Le secrétaire de rédaction, dans le couloir, interpelle Louvet :
- J'ai perdu. Un gentleman doit payer. Viens boire.
Louvet se passe le coude sur la figure, masse ses sourcils près du nez, entre le pouce et l'index, tâche de reprendre un air cordial.
Ils s'asseyent dans un coin du, bar, et Louvet, du coin de l'œil, cherche Gafoulet et sa conquête. Il les aperçoit de dos, juchés sur de hauts tabourets, le vieux Gafoulet très droit. Les talons de bas reprisés de la petite fille sortent de ses souliers trop grands ; ses coudes rouges et fripés font ressortir la couleur blafarde des arrière-bras.
Gafoulet a dû voir Louvet dans la glace : ce dernier reconnaît la même voix hautaine que tout à l’heure : Attendez, ma mignonne, un instant !
Et le vieux rédacteur aux courses sort d'un pas raide.
Louvet pose, sur le bras de son inviteur, une main singulièrement douce et affectueuse : — Une minute, veux-tu ?

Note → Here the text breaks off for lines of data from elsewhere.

--- src/nco_pkg.sv ---
// package: register map, field positions and reset values for the oscillator output
package nco_pkg;
	localparam logic [3:0] NCO_ADDR_CTRL   = 4'h0;
	localparam logic [3:0] NCO_ADDR_CLKCFG = 4'h1;
	localparam logic [3:0] NCO_ADDR_INC    = 4'h2;
	localparam logic [3:0] NCO_ADDR_ACC    = 4'h3;
	localparam logic [3:0] NCO_ADDR_IRQST  = 4'h4;
	localparam logic [3:0] NCO_ADDR_IRQEN  = 4'h5;
	localparam logic [3:0] NCO_ADDR_INTCTL = 4'h6;
	localparam logic [3:0] NCO_ADDR_APF    = 4'h7;
	localparam logic [3:0] NCO_ADDR_SRCDIV = 4'h8;
	// control register fields
	localparam int NCO_CTRL_EN   = 7;
	localparam int NCO_CTRL_OUT  = 5;
	localparam int NCO_CTRL_POL  = 4;
	localparam int NCO_CTRL_PFM  = 0;
	// clock configuration fields
	localparam int NCO_CLK_PWS_LSB = 5;
	localparam int NCO_CLK_SRC_LSB = 0;
	localparam logic [1:0] NCO_SRC_HFINT = 2'h0;
	// interrupt fields and reset values
	localparam int NCO_IRQ_OVF = 0;
	localparam int NCO_IRQ_POL = 1;
	localparam int NCO_INT_PERIPHERAL_IRQ_ENABLE = 6;
	localparam int NCO_INT_GIE  = 7;
	localparam logic [7:0]  NCO_RST_BYTE = 8'h00;
	localparam logic [31:0] NCO_RST_WORD = 32'h0000_0000;
endpackage : nco_pkg

--- src/nco_pulse_timer.sv ---
// pulse-width timer for pulse-frequency mode
`timescale 1ns/100ps
module nco_pulse_timer (
	input  wire logic       clk_sys,
	input  wire logic       rst_n,
	input  wire logic       tick,
	input  wire logic       start,
	input  wire logic [2:0] width_sel,
	output logic            active
);
	logic [7:0] remain;
	logic [7:0] load_val;
	// width field n gives 2^n source periods
	assign load_val = 8'h01 << width_sel;

	always_ff @(posedge clk_sys or negedge rst_n) begin
		if (!rst_n) begin
			remain <= 8'h00;
		end else if (tick) begin
			if (start)
				remain <= load_val;
			else if (remain != 8'h00)
				remain <= remain - 8'h01;
		end
	end
	assign active = (remain != 8'h00);
endmodule : nco_pulse_timer

--- src/nco_out.sv ---
// oscillator output stage with accumulator, modes, polarity, irq and avalon slave
`timescale 1ns/100ps
module nco_out #(
	parameter int ACC_W = 20
) (
	input  wire logic        clk_sys,
	input  wire logic        arst_n,
	input  wire logic        sleep_mode,
	input  wire logic [3:0]  avs_address,
	input  wire logic        avs_read,
	input  wire logic        avs_write,
	input  wire logic [31:0] avs_writedata,
	output logic [31:0]      avs_readdata,
	output logic             avs_waitrequest,
	output logic             nco_output,
	output logic             nco_to_logic_cell,
	output logic             nco_to_waveform_unit,
	output logic             nco_pin_primary,
	output logic             nco_pin_alternate,
	output logic             hf_osc_keep_on,
	output logic             irq
);
	logic rst_meta, rst_n;
	always_ff @(posedge clk_sys or negedge arst_n) begin
		if (!arst_n) begin
			rst_meta <= 1'b0;
			rst_n    <= 1'b0;
		end else begin
			rst_meta <= 1'b1;
			rst_n    <= rst_meta;
		end
	end

	logic [7:0]       ctrl;
	logic [7:0]       clkcfg;
	logic [ACC_W-1:0] inc;
	logic [ACC_W-1:0] acc;
	logic [1:0]       irq_st;
	logic [1:0]       irq_en;
	logic [7:0]       intctl;
	logic             apf;
	logic [7:0]       srcdiv;
	logic [7:0]       div_cnt;
	logic             raw_q;
	logic             pol_d;
	logic             ack;

	wire en        = ctrl[nco_pkg::NCO_CTRL_EN];
	wire pfm       = ctrl[nco_pkg::NCO_CTRL_PFM];
	wire pol       = ctrl[nco_pkg::NCO_CTRL_POL];
	wire [2:0] pws = clkcfg[nco_pkg::NCO_CLK_PWS_LSB +: 3];
	wire [1:0] src = clkcfg[nco_pkg::NCO_CLK_SRC_LSB +: 2];

	// source clock tick; kept running regardless of sleep
	wire tick = en && (div_cnt == srcdiv);
	wire [ACC_W:0] sum = {1'b0, acc} + {1'b0, inc};
	wire ovf = tick && sum[ACC_W];
	wire pulse_active;

	nco_pulse_timer u_timer (
		.clk_sys   (clk_sys),
		.rst_n     (rst_n),
		.tick      (tick),
		.start     (ovf && pfm),
		.width_sel (pws),
		.active    (pulse_active)
	);

	// fixed duty: toggle register; pulse: timer level
	wire raw_next = pfm ? pulse_active : (raw_q ^ (ovf && !pfm));
	wire out_lvl  = raw_q ^ pol;
	wire pol_chg  = (pol != pol_d) && (out_lvl != nco_output);

	wire sel_ctrl = avs_address == nco_pkg::NCO_ADDR_CTRL;
	wire sel_clk  = avs_address == nco_pkg::NCO_ADDR_CLKCFG;
	wire sel_inc  = avs_address == nco_pkg::NCO_ADDR_INC;
	wire sel_acc  = avs_address == nco_pkg::NCO_ADDR_ACC;
	wire sel_ist  = avs_address == nco_pkg::NCO_ADDR_IRQST;
	wire sel_ien  = avs_address == nco_pkg::NCO_ADDR_IRQEN;
	wire sel_ictl = avs_address == nco_pkg::NCO_ADDR_INTCTL;
	wire sel_apf  = avs_address == nco_pkg::NCO_ADDR_APF;
	wire sel_div  = avs_address == nco_pkg::NCO_ADDR_SRCDIV;
	// a write lands only at the edge where waitrequest is seen low
	wire do_wr    = avs_write && ack;
	wire do_rd    = avs_read && !ack;

	// sticky flags: write one clears, a new event wins over the clear
	wire [1:0] ist_clr = (do_wr && sel_ist) ? avs_writedata[1:0] : 2'b00;
	wire [1:0] ist_set = {pol_chg && irq_en[nco_pkg::NCO_IRQ_POL], ovf};
	wire [1:0] next_irq_st = (irq_st & ~ist_clr) | ist_set;
	wire next_irq = en && intctl[nco_pkg::NCO_INT_GIE] && intctl[nco_pkg::NCO_INT_PERIPHERAL_IRQ_ENABLE]
		&& |(next_irq_st & irq_en);

	logic [31:0] rd_mux;
	always_comb begin
		rd_mux = 32'h0000_0000;
		if (sel_ctrl)
			rd_mux[7:0] = {ctrl[7:6], nco_output, ctrl[4:0]};
		else if (sel_clk)
			rd_mux[7:0] = clkcfg;
		else if (sel_inc)
			rd_mux[ACC_W-1:0] = inc;
		else if (sel_acc)
			rd_mux[ACC_W-1:0] = acc;
		else if (sel_ist)
			rd_mux[1:0] = irq_st;
		else if (sel_ien)
			rd_mux[1:0] = irq_en;
		else if (sel_ictl)
			rd_mux[7:0] = intctl;
		else if (sel_apf)
			rd_mux[0] = apf;
		else if (sel_div)
			rd_mux[7:0] = srcdiv;
	end

	// one wait cycle per access; unmapped reads return zero
	always_ff @(posedge clk_sys or negedge rst_n) begin
		if (!rst_n) begin
			ack          <= 1'b0;
			avs_readdata <= nco_pkg::NCO_RST_WORD;
		end else begin
			ack <= (avs_read || avs_write) && !ack;
			if (do_rd)
				avs_readdata <= rd_mux;
		end
	end
	assign avs_waitrequest = (avs_read || avs_write) && !ack;

	always_ff @(posedge clk_sys or negedge rst_n) begin
		if (!rst_n) begin
			ctrl   <= nco_pkg::NCO_RST_BYTE;
			clkcfg <= nco_pkg::NCO_RST_BYTE;
			inc    <= '0;
			intctl <= nco_pkg::NCO_RST_BYTE;
			irq_en <= 2'b00;
			apf    <= 1'b0;
			srcdiv <= nco_pkg::NCO_RST_BYTE;
		end else if (do_wr) begin
			if (sel_ctrl)
				ctrl <= {avs_writedata[7:6], 1'b0, avs_writedata[4:0]};
			if (sel_clk)
				clkcfg <= avs_writedata[7:0];
			if (sel_inc)
				inc <= avs_writedata[ACC_W-1:0];
			if (sel_ictl)
				intctl <= avs_writedata[7:0];
			if (sel_ien)
				irq_en <= avs_writedata[1:0];
			if (sel_apf)
				apf <= avs_writedata[0];
			if (sel_div)
				srcdiv <= avs_writedata[7:0];
		end
	end

	always_ff @(posedge clk_sys or negedge rst_n) begin
		if (!rst_n) begin
			div_cnt <= nco_pkg::NCO_RST_BYTE;
			acc     <= '0;
			raw_q   <= 1'b0;
			pol_d   <= 1'b0;
			irq_st  <= 2'b00;
			irq     <= 1'b0;
		end else begin
			div_cnt <= (!en || tick) ? 8'h00 : div_cnt + 8'h01;
			if (!en)
				acc <= '0;
			else if (tick)
				acc <= sum[ACC_W-1:0];
			raw_q  <= en ? raw_next : 1'b0;
			pol_d  <= pol;
			irq_st <= next_irq_st;
			irq    <= next_irq;
		end
	end

	// outputs, registered
	always_ff @(posedge clk_sys or negedge rst_n) begin
		if (!rst_n) begin
			nco_output           <= 1'b0;
			nco_to_logic_cell    <= 1'b0;
			nco_to_waveform_unit <= 1'b0;
			nco_pin_primary      <= 1'b0;
			nco_pin_alternate    <= 1'b0;
			hf_osc_keep_on       <= 1'b0;
		end else begin
			nco_output           <= out_lvl;
			nco_to_logic_cell    <= out_lvl;
			nco_to_waveform_unit <= out_lvl;
			nco_pin_primary      <= apf ? 1'b0 : out_lvl;
			nco_pin_alternate    <= apf ? out_lvl : 1'b0;
			hf_osc_keep_on       <= en && (src == nco_pkg::NCO_SRC_HFINT);
		end
	end

	// sleep_mode only documents intent; the block never gates on it
	wire unused_sleep = sleep_mode;
endmodule : nco_out

--- config.mk ---
export PLATFORM = sky130hd
export DESIGN_NAME = nco_out
export DESIGN_NICKNAME = d
export VERILOG_FILES = /design/src/nco_pkg.sv /design/src/nco_pulse_timer.sv /design/src/nco_out.sv
export SDC_FILE = /design/constraint.sdc
export NUM_CORES = 1
export LEC_CHECK = 0
export BUFFER_PORTS_ARGS = -buffer_cell sky130_fd_sc_hd__buf_2
export CAP_MARGIN = 20
export CORE_MARGIN = 3
export CORE_UTILIZATION = 52
export DETAILED_ROUTE_END_ITERATION = 8
export MAX_ROUTING_LAYER = met4
export PLACE_DENSITY = 0.72
export SLEW_MARGIN = 20
export SYNTH_ARGS = -nofsm -noshare
export SYNTH_HDL_FRONTEND = slang
export SYNTH_SLANG_ARGS = --single-unit
--- constraint.sdc ---
create_clock -name clk_sys -period 10.4 [get_ports clk_sys]
set_clock_uncertainty 0.05 [all_clocks]
set_input_delay 0.52 -clock clk_sys [delete_from_list [all_inputs] [get_ports clk_sys]]
set_output_delay 0.52 -clock clk_sys [all_outputs]
set_load 0.02 [all_outputs]
==> results.txt <==
- Final net count: 763
- The total area inside the core boundary comes to 12770 um^2.
- Leaving out fill and tap cells, the most frequent cells in the layout are 121 x sky130_fd_sc_hd__dfrtp_1, 55 x sky130_fd_sc_hd__buf_2, 54 x sky130_fd_sc_hd__nand2_1, 45 x sky130_fd_sc_hd__mux2_2, 34 x sky130_fd_sc_hd__o21ai_0.
- The total overflow left after global routing is 0.
- Dividing the detail-routed via count by the number of cells gives approximately 6.
- Initial DRC count: about 430
* Number of top-level pins: between 80 and 90
- Adding up every negative setup slack in the final design gives 0 ns.
- In the global route stage, overall resource usage came out at between 20% and 30%.
* Maximum VDD drop: about 120 uV
- Total of fill cells in the finished design: 1044
* Post-synthesis share of cell area spent on and, or, nand and nor gates: around 14%
* Cts bufs inserted: 17
- Once layout is complete, the cells apart from fillers number 883.
* Proportion of power drawn by flip-flops and latches: approximately two fifths
* Number of setup violations in the final report: 0
- Synth Area in Compound Gates: ~15%
- The clock network burns 38.2% of the power.
* Number of flops mapped to enable cells by yosys: 0
- The number of endpoints with negative hold slack in the final report came to 0.
- Measured against its own limit, the worst slew margin works out to a little over a third.
* H-tree depth reported by CTS: 4
- In this run the mean area of a mapped cell was approximately 10 um^2.
- Main combinational cell family by area after synthesis: compound AO/OA/AOI/OAI gates
- STA classifies the critical path startpoint as a flip-flop.
* Cells after DPL: 850
- Clock latency on the worst-skew pair, taken at its later pin, is between 0.4 and 0.5 ns.
- Delay of the slowest critical-path stage: ~0.57 ns
- Slew at the pin closest to its max-slew limit: approximately 0.96 ns
* Top fanout value on the critical path: 8
- Counting every sink on the clock net gives ~120.
* Via count of the first global-routing pass: 5226
- The min-delay analysis places its worst path in the category in -> reg.
- The number of antenna violations at the first check in global routing is 0.
- Total Power: 1.594 mW
- In this run the power density over the cells is 204.2 nW/um^2.
- Highest achievable clock rate: ~330 MHz
* Final worst-path cycle share: roughly 29%
- Clock-pin transition on the worst setup and hold timing paths: around 0.060 ns
- The routed layout has ~5300 vias.
- In the synthesized netlist the dominant register cell turns out to be sky130_fd_sc_hd__dfrtp_1.
- At the worst endpoint, the arrival time is about 3.2 ns.
- Entering global routing, the biggest net connects 68 pins.
* Max-slew violation total from the final report: 0
* Std-Cell Rows: just over 40
- Number of cells produced by synthesis: around 660
- The internal portion of the total power is approximately 1.1 mW.
- Share of flip-flops with an asynchronous set or reset: 100.0%
- Post-synthesis to final-layout area growth: 13.42%
- At the end of routability-driven placement, the weighted congestion stood at approximately 0.9.
* CTS Root Cell: sky130_fd_sc_hd__clkbuf_16
* Switching share of power: 30.63%
- Static leakage power: ~3.6 nW
* Max-Cap Viols: 0
- Once the floorplan was initialized, standard cells occupied a little over half of the core.
* Fraction of final layout cells sized beyond drive strength 1: 21.52%
- RSZ-0062 raised after global routing: false
* Start-to-end type of the worst setup path: reg -> reg
- Before CTS, the worst setup slack after placement is slightly above 7 ns.
- Combinational cell fraction of total power: 21.5%
* Number of routed nets with antenna violations: 0
- Synthesis instantiated 73 different standard cells from the library.
- Run status: complete, no violations
- Setup slack after layout: approximately 7.4 ns
- Adder and majority gate portion of the synthesized area: approximately 4.5%
- Flip-flop and latch count after synthesis: 122
* Leading cell type in the layout, fill and taps excluded: sky130_fd_sc_hd__dfrtp_1
- TritonCTS built the clock tree.
- Input and output buffers added on the ports amount to 55.
* First-pass GRT wire length: between 20 and 30 mm
- Switching component of the power: 0.4882 mW
- Multiplexer cells account for about 14% of the synthesized area.
- Minimum clock period: roughly 3 ns
- Height of the chip: about 120 um
- 0 antenna diodes ended up in the layout.
- Of the total synthesized cell area, the portion taken by XOR and XNOR cells is between 4 and 5%.
- The signal on the critical path passes through ha_1 > inv_1 > fa_1 > nand2b_1 > a21oi_1 > o41ai_2 > nor3_4 > o2111a_1 > mux2_4.
* Floorplan die area: roughly 15000 um^2
* Maximum clock insertion buffer count: 2
- The die is 121.0 um wide.
- Average wire per standard cell: ~18 um
* Count of warnings emitted by yosys: 0
* Netlist area before placement: 6882 um^2
* Sequential share of the synthesized area: 44.36%
- Worst setup EP type: flip-flop
- The first TritonRoute pass finished after 6 iterations.
- Routed wire length: approximately 16 mm
* Worst endpoint required time: 10.65 ns
- Post-route DRC: 0
- On the critical path, the stage with the largest delay is an instance of sky130_fd_sc_hd__o2111a_1.
- Detailed placement ended at an HPWL of 11.15 mm.
## worst paths after layout
| path | startpoint | endpoint | slack [ns] | depth (start not counted) |
|---|---|---|---|---|
| worst min-delay path | avs_writedata[15] | inc[15]$_DFFE_PN0P_ | 0.26 | 2 |
| worst min register to register | rst_meta$_DFF_PN0_ | rst_n$_DFF_PN0_ | 0.30 | 0 |
| worst max register to register | inc[0]$_DFFE_PN0P_ | u_timer.remain[0]$_DFFE_PN0P_ | 7.41 | 9 |
| min in group asynchronous | rst_n$_DFF_PN0_ | acc[13]$_DFFE_PN0N_ | 0.32 | 0 |
| max in group asynchronous | rst_n$_DFF_PN0_ | irq_en[0]$_DFFE_PN0P_ | 8.67 | 1 |
| worst max-delay path | inc[0]$_DFFE_PN0P_ | u_timer.remain[0]$_DFFE_PN0P_ | 7.41 | 9 |
## flip-flops by register name (all words and copies together), names as in the netlist, 2 cells and up
signal          flops
inc                20
div_cnt             8
irq_en              2
acc                20
irq_st              2
intctl              8
ctrl                7
srcdiv              8
u_timer.remain      8
clkcfg              8
avs_readdata       20
## cell type report
type | count | area [um^2] | share of cell area [%]
multi-input cells | 486 | 3565 | 45.67
repair buffers | 61 | 322.8 | 4.136
flip-flops and latches | 122 | 3057 | 39.16
well taps | 172 | 215.2 | 2.757
clock inverters | 7 | 112.6 | 1.443
clock buffers | 25 | 495.5 | 6.348
inverters | 10 | 37.54 | 0.4809
## cells in the mapped netlist (all sizes together), types with 5 or more instances
cell / count / share of area [%]
a21oi: 29 / 2.2
a21boi: 8 / 0.87
nand4: 10 / 0.91
and3: 7 / 0.64
nand3b: 7 / 0.76
nand2b: 8 / 0.73
nand2: 54 / 2.9
o21ai: 39 / 2.8
a222oi: 5 / 0.73
inv: 10 / 0.55
nor2b: 6 / 0.55
nor3: 10 / 1.0
o21a: 6 / 0.65
mux2i: 31 / 4.5
nor2: 32 / 1.7
mux2: 53 / 8.8
xor2: 16 / 2.0
ha: 23 / 4.2
clkbuf: 18 / 0.98
a21o: 5 / 0.55
o22ai: 5 / 0.45
dfrtp: 122 / 44
buf: 31 / 3.0
or3: 7 / 0.71
xnor2: 16 / 2.0
o31ai: 12 / 1.3
nand3: 24 / 1.7
## per-layer routing
metal	track usage (%)	share of wire, %	vias up
met2	37.51	49	168
met4	7.932	1.3	0
met3	5.221	5.3	12
met1	31.14	45	2634
met5	-	0	-
li1	-	-	2469
## power groups by stage
| stage | logic, mW | clock network [mW] | registers, mW |
|---|---|---|---|
| 6_report | 0.343 | 0.609 | 0.642 |
| 2_1_floorplan | 0.268 | 0 | 0.630 |
| 5_1_grt | 0.381 | 0.636 | 0.654 |
| 3_5_place_dp | 0.339 | 0 | 0.648 |
| 3_3_place_gp | 0.328 | 0 | 0.643 |
| 4_1_cts | 0.344 | 0.616 | 0.641 |
## critical path: cells and delay by family (launching register included)
family / cells / cell delay, ns
AOI/OAI and AO/OA: 3 / 1.03
adders and majority gates: 2 / 0.61
buffers and inverters: 1 / 0.07
DFF: 1 / 0.37
muxes: 1 / 0.34
and+or+nand+nor: 2 / 0.39
## cell families (layout without fill, tap and decap cells)
group	after synthesis	in the layout
flip-flops	122	122
other	2	13
multiplexers	85	85
buffers and inverters	59	103
AND/OR/NAND/NOR	185	185
XOR/XNOR	32	32
AO/OA/AOI/OAI	147	147
adder cells (fa/ha/maj)	24	24
## metrics by stage
step / util [%] / cell area [um^2] / hold slack, ns
after floorplan: - / 6923 / 0.1744
after global placement: 56.26 / 7187 / 0.2570
after detailed placement: 56.26 / 7187 / 0.2574
after CTS: 61.10 / 7805 / 0.2512
after global routing: 61.10 / 7805 / 0.2624
final: 61.10 / 7805 / 0.2610
## what timing repair did
item	in CTS	in global routing
hold endpoints to repair	2	0
hold buffers	1	0
setup buffers	0	0
resized for setup	0	0
(Power assumes the default switching activity.)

Il le sait bien qu'il retrouvera Gafoulet dans le corridor. Il s'y tient adossé, les bras croisés, l'air absent. Il n'a dû verser qu'une seule larme, tant les larmes sont difficiles à arracher d'un vieillard. Mais cette larme-là a tout brûlé au passage ; l'œil reste injecté, et, de ce côté du visage, la ride et la lèvre sont basses et creuses. Sentant que Louvet veut parler, le vieil homme essaye, pour len empêcher, un tout petit sifflement rauque, mais sa mandibule en tremble.
Louvet comprend qu'il ne faut pas parler. Le billet de cent francs est tout prêt, plié petit et serré dans sa paume. A bout de bras, il le glisse dans la poche haute de la veste, en détournant la tête. Ce moment lui rappelle celui où il a tué son chien malade.
Il a fait quatre pas en avant. puis demi-tour, et revient vers Gafoulet; il lui tend la main :
— Salut !
L'autre souffle, décroise les bras : que sa vieille main est humide ! Louvet s'enfuit vers l'autre entrée du bar : il faut bien laisser au vieux coq déplumé le temps de faire sa rentrée triomphale, son départ.
Enfin, il retrouve sa place. Le secrétaire de rédaction parle. Louvet boit très lentement pour ne pas lui répondre. L'autre semble intrigué, il faut lui dire n'importe quoi :
— Ce Gafoulet. Quel sujet de reportage ! Pas pour un quotidien, reprit-il distraitement, pour un hebdomadaire. Une série, avec des prix décernés par les lecteurs, le concours des épaves.
Comme l'autre a suffisamment souri. Louvet se tait; il serre lu mâchoires et les genoux pour dompter son malaise et sa honte : cette idée d article, échappée de sa tête mécanisée par le métier, lui apparaît plus ignoble que le désir de prendre un bifteck sur un frère d'armes, tout fraîchement tué dans ses bras.